Task item:
The result must match the data exactly, line for line.

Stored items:
--- src/rtl/pt_count_fsm.sv ---
`timescale 1ns/1ps
module pt_count_fsm
    import periodic_timer_pkg::*;
#(
    parameter int unsigned CNT_W = 32
) (
    input  logic             clk,
    input  logic             rst_n,
    input  logic             ctrl_en,
    input  logic             tick,
    input  logic             load_wr,
    input  logic [CNT_W-1:0] load_wdata,
    input  logic [CNT_W-1:0] load_val,
    output logic             run,
    output logic             zero_evt,
    output logic [CNT_W-1:0] cnt_val,
    output cnt_state_e       state
);

    localparam logic [CNT_W-1:0] ONE = CNT_W'(1);

    cnt_state_e       state_q;
    cnt_state_e       state_d;
    logic [CNT_W-1:0] cnt_q;

    // State register
    always_ff @(posedge clk or negedge rst_n) begin
        if (!rst_n) state_q <= ST_IDLE;
        else        state_q <= state_d;
    end

    // Next-state logic
    always_comb begin
        state_d = state_q;
        if (!ctrl_en) begin
            state_d = ST_IDLE;
        end else if (load_wr) begin
            state_d = (load_wdata == '0) ? ST_EXPIRED : ST_COUNT;
        end else begin
            unique case (state_q)
                ST_IDLE:    state_d = (cnt_q == '0) ? ST_EXPIRED : ST_COUNT;
                ST_COUNT:   if (tick && cnt_q == ONE) state_d = ST_EXPIRED;
                ST_EXPIRED: if (tick && load_val != '0) state_d = ST_COUNT;
                default:    state_d = ST_IDLE;
            endcase
        end
    end

    // Outputs of the state machine
    always_comb begin
        run      = ctrl_en && (state_q != ST_IDLE);
        zero_evt = 1'b0;
        if (!load_wr && tick) begin
            unique case (state_q)
                ST_COUNT:   zero_evt = (cnt_q == ONE);
                ST_EXPIRED: zero_evt = (load_val == '0);
                default:    zero_evt = 1'b0;
            endcase
        end
    end

    // Count register
    always_ff @(posedge clk or negedge rst_n) begin
        if (!rst_n) begin
            cnt_q <= '0;
        end else if (load_wr) begin
            cnt_q <= load_wdata;
        end else if (tick && state_q == ST_COUNT && cnt_q != '0) begin
            cnt_q <= cnt_q - ONE;
        end else if (tick && state_q == ST_EXPIRED) begin
            cnt_q <= load_val;
        end
    end

    assign cnt_val = cnt_q;
    assign state   = state_q;

endmodule

--- src/rtl/periodic_timer.sv ---
`timescale 1ns/1ps
module periodic_timer
    import periodic_timer_pkg::*;
#(
    parameter int unsigned DATA_W      = 32,
    parameter int unsigned ADDR_W      = 3,
    parameter int unsigned PSC_W       = 16,
    parameter int unsigned SYNC_STAGES = 2
) (
    input  logic              clk,
    input  logic              rst_n,
    input  logic              tmr_clk_i,
    input  logic              bus_sel,
    input  logic              bus_wr,
    input  logic [ADDR_W-1:0] bus_addr,
    input  logic [DATA_W-1:0] bus_wdata,
    output logic [DATA_W-1:0] bus_rdata,
    output logic              irq
);

    localparam int unsigned CNT_W = DATA_W;

    logic             ctrl_en;
    logic             ctrl_mask;
    logic             ctrl_extclk;
    logic [PSC_W-1:0] psc_val;
    logic [CNT_W-1:0] load_val;
    logic             load_wr;
    logic             psc_wr;
    logic             evt_flag;
    logic             run;
    logic             tick;
    logic             zero_evt;
    logic [CNT_W-1:0] cnt_val;
    cnt_state_e       state;

    pt_regbank #(
        .DATA_W (DATA_W),
        .ADDR_W (ADDR_W),
        .CNT_W  (CNT_W),
        .PSC_W  (PSC_W)
    ) u_regs (
        .clk         (clk),
        .rst_n       (rst_n),
        .bus_sel     (bus_sel),
        .bus_wr      (bus_wr),
        .bus_addr    (bus_addr),
        .bus_wdata   (bus_wdata),
        .bus_rdata   (bus_rdata),
        .cnt_val     (cnt_val),
        .zero_evt    (zero_evt),
        .ctrl_en     (ctrl_en),
        .ctrl_mask   (ctrl_mask),
        .ctrl_extclk (ctrl_extclk),
        .psc_val     (psc_val),
        .load_val    (load_val),
        .load_wr     (load_wr),
        .psc_wr      (psc_wr),
        .evt_flag    (evt_flag)
    );

    pt_tick_gen #(
        .PSC_W       (PSC_W),
        .SYNC_STAGES (SYNC_STAGES)
    ) u_tick (
        .clk     (clk),
        .rst_n   (rst_n),
        .run     (run),
        .use_ext (ctrl_extclk),
        .ext_clk (tmr_clk_i),
        .psc_val (psc_val),
        .psc_wr  (psc_wr),
        .tick    (tick)
    );

    pt_count_fsm #(
        .CNT_W (CNT_W)
    ) u_fsm (
        .clk        (clk),
        .rst_n      (rst_n),
        .ctrl_en    (ctrl_en),
        .tick       (tick),
        .load_wr    (load_wr),
        .load_wdata (bus_wdata),
        .load_val   (load_val),
        .run        (run),
        .zero_evt   (zero_evt),
        .cnt_val    (cnt_val),
        .state      (state)
    );

    assign irq = evt_flag && ctrl_mask;

endmodule

--- config.mk ---
export PLATFORM = sky130hd
export DESIGN_NAME = periodic_timer
export DESIGN_NICKNAME = d
export VERILOG_FILES = /design/src/rtl/periodic_timer_pkg.sv /design/src/rtl/pt_regbank.sv /design/src/rtl/pt_tick_gen.sv /design/src/rtl/pt_count_fsm.sv /design/src/rtl/periodic_timer.sv
export SDC_FILE = /design/constraint.sdc
export NUM_CORES = 1
export LEC_CHECK = 0
export BUFFER_PORTS_ARGS = -buffer_cell sky130_fd_sc_hd__buf_2
export CORE_MARGIN = 2
export CORE_UTILIZATION = 64
export DETAILED_ROUTE_END_ITERATION = 10
export GPL_TIMING_DRIVEN = 1
export HOLD_SLACK_MARGIN = 0.15
export PLACE_DENSITY = 0.84
export SETUP_SLACK_MARGIN = 0.1
export SLEW_MARGIN = 20
export SYNTH_ARGS = -nofsm -noshare
export SYNTH_HDL_FRONTEND = slang
export SYNTH_SLANG_ARGS = --single-unit
export TNS_END_PERCENT = 100
--- constraint.sdc ---
create_clock -name clk -period 6.3 [get_ports clk]
set_input_delay 0.63 -clock clk [delete_from_list [all_inputs] [get_ports clk]]
set_output_delay 0.63 -clock clk [all_outputs]
set_load 0.005 [all_outputs]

Solution to this exercise:
--- src/rtl/pt_count_fsm.sv ---
`timescale 1ns/1ps
module pt_count_fsm
    import periodic_timer_pkg::*;
#(
    parameter int unsigned CNT_W = 32
) (
    input  logic             clk,
    input  logic             rst_n,
    input  logic             ctrl_en,
    input  logic             tick,
    input  logic             load_wr,
    input  logic [CNT_W-1:0] load_wdata,
    input  logic [CNT_W-1:0] load_val,
    output logic             run,
    output logic             zero_evt,
    output logic [CNT_W-1:0] cnt_val,
    output cnt_state_e       state
);

    localparam logic [CNT_W-1:0] ONE = CNT_W'(1);

    cnt_state_e       state_q;
    cnt_state_e       state_d;
    logic [CNT_W-1:0] cnt_q;

    // State register
    always_ff @(posedge clk or negedge rst_n) begin
        if (!rst_n) state_q <= ST_IDLE;
        else        state_q <= state_d;
    end

    // Next-state logic
    always_comb begin
        state_d = state_q;
        if (!ctrl_en) begin
            state_d = ST_IDLE;
        end else if (load_wr) begin
            state_d = (load_wdata == '0) ? ST_EXPIRED : ST_COUNT;
        end else begin
            unique case (state_q)
                ST_IDLE:    state_d = (cnt_q == '0) ? ST_EXPIRED : ST_COUNT;
                ST_COUNT:   if (tick && cnt_q == ONE) state_d = ST_EXPIRED;
                ST_EXPIRED: if (tick && load_val != '0) state_d = ST_COUNT;
                default:    state_d = ST_IDLE;
            endcase
        end
    end

    // Outputs of the state machine
    always_comb begin
        run      = ctrl_en && (state_q != ST_IDLE);
        zero_evt = 1'b0;
        if (!load_wr && tick) begin
            unique case (state_q)
                ST_COUNT:   zero_evt = (cnt_q == ONE);
                ST_EXPIRED: zero_evt = (load_val == '0);
                default:    zero_evt = 1'b0;
            endcase
        end
    end

    // Count register
    always_ff @(posedge clk or negedge rst_n) begin
        if (!rst_n) begin
            cnt_q <= '0;
        end else if (load_wr) begin
            cnt_q <= load_wdata;
        end else if (tick && state_q == ST_COUNT && cnt_q != '0) begin
            cnt_q <= cnt_q - ONE;
        end else if (tick && state_q == ST_EXPIRED) begin
            cnt_q <= load_val;
        end
    end

    assign cnt_val = cnt_q;
    assign state   = state_q;

endmodule

--- src/rtl/periodic_timer.sv ---
`timescale 1ns/1ps
module periodic_timer
    import periodic_timer_pkg::*;
#(
    parameter int unsigned DATA_W      = 32,
    parameter int unsigned ADDR_W      = 3,
    parameter int unsigned PSC_W       = 16,
    parameter int unsigned SYNC_STAGES = 2
) (
    input  logic              clk,
    input  logic              rst_n,
    input  logic              tmr_clk_i,
    input  logic              bus_sel,
    input  logic              bus_wr,
    input  logic [ADDR_W-1:0] bus_addr,
    input  logic [DATA_W-1:0] bus_wdata,
    output logic [DATA_W-1:0] bus_rdata,
    output logic              irq
);

    localparam int unsigned CNT_W = DATA_W;

    logic             ctrl_en;
    logic             ctrl_mask;
    logic             ctrl_extclk;
    logic [PSC_W-1:0] psc_val;
    logic [CNT_W-1:0] load_val;
    logic             load_wr;
    logic             psc_wr;
    logic             evt_flag;
    logic             run;
    logic             tick;
    logic             zero_evt;
    logic [CNT_W-1:0] cnt_val;
    cnt_state_e       state;

    pt_regbank #(
        .DATA_W (DATA_W),
        .ADDR_W (ADDR_W),
        .CNT_W  (CNT_W),
        .PSC_W  (PSC_W)
    ) u_regs (
        .clk         (clk),
        .rst_n       (rst_n),
        .bus_sel     (bus_sel),
        .bus_wr      (bus_wr),
        .bus_addr    (bus_addr),
        .bus_wdata   (bus_wdata),
        .bus_rdata   (bus_rdata),
        .cnt_val     (cnt_val),
        .zero_evt    (zero_evt),
        .ctrl_en     (ctrl_en),
        .ctrl_mask   (ctrl_mask),
        .ctrl_extclk (ctrl_extclk),
        .psc_val     (psc_val),
        .load_val    (load_val),
        .load_wr     (load_wr),
        .psc_wr      (psc_wr),
        .evt_flag    (evt_flag)
    );

    pt_tick_gen #(
        .PSC_W       (PSC_W),
        .SYNC_STAGES (SYNC_STAGES)
    ) u_tick (
        .clk     (clk),
        .rst_n   (rst_n),
        .run     (run),
        .use_ext (ctrl_extclk),
        .ext_clk (tmr_clk_i),
        .psc_val (psc_val),
        .psc_wr  (psc_wr),
        .tick    (tick)
    );

    pt_count_fsm #(
        .CNT_W (CNT_W)
    ) u_fsm (
        .clk        (clk),
        .rst_n      (rst_n),
        .ctrl_en    (ctrl_en),
        .tick       (tick),
        .load_wr    (load_wr),
        .load_wdata (bus_wdata),
        .load_val   (load_val),
        .run        (run),
        .zero_evt   (zero_evt),
        .cnt_val    (cnt_val),
        .state      (state)
    );

    assign irq = evt_flag && ctrl_mask;

endmodule

--- config.mk ---
export PLATFORM = sky130hd
export DESIGN_NAME = periodic_timer
export DESIGN_NICKNAME = d
export VERILOG_FILES = /design/src/rtl/periodic_timer_pkg.sv /design/src/rtl/pt_regbank.sv /design/src/rtl/pt_tick_gen.sv /design/src/rtl/pt_count_fsm.sv /design/src/rtl/periodic_timer.sv
export SDC_FILE = /design/constraint.sdc
export NUM_CORES = 1
export LEC_CHECK = 0
export BUFFER_PORTS_ARGS = -buffer_cell sky130_fd_sc_hd__buf_2
export CORE_MARGIN = 2
export CORE_UTILIZATION = 64
export DETAILED_ROUTE_END_ITERATION = 10
export GPL_TIMING_DRIVEN = 1
export HOLD_SLACK_MARGIN = 0.15
export PLACE_DENSITY = 0.84
export SETUP_SLACK_MARGIN = 0.1
export SLEW_MARGIN = 20
export SYNTH_ARGS = -nofsm -noshare
export SYNTH_HDL_FRONTEND = slang
export SYNTH_SLANG_ARGS = --single-unit
export TNS_END_PERCENT = 100
--- constraint.sdc ---
create_clock -name clk -period 6.3 [get_ports clk]
set_input_delay 0.63 -clock clk [delete_from_list [all_inputs] [get_ports clk]]
set_output_delay 0.63 -clock clk [all_outputs]
set_load 0.005 [all_outputs]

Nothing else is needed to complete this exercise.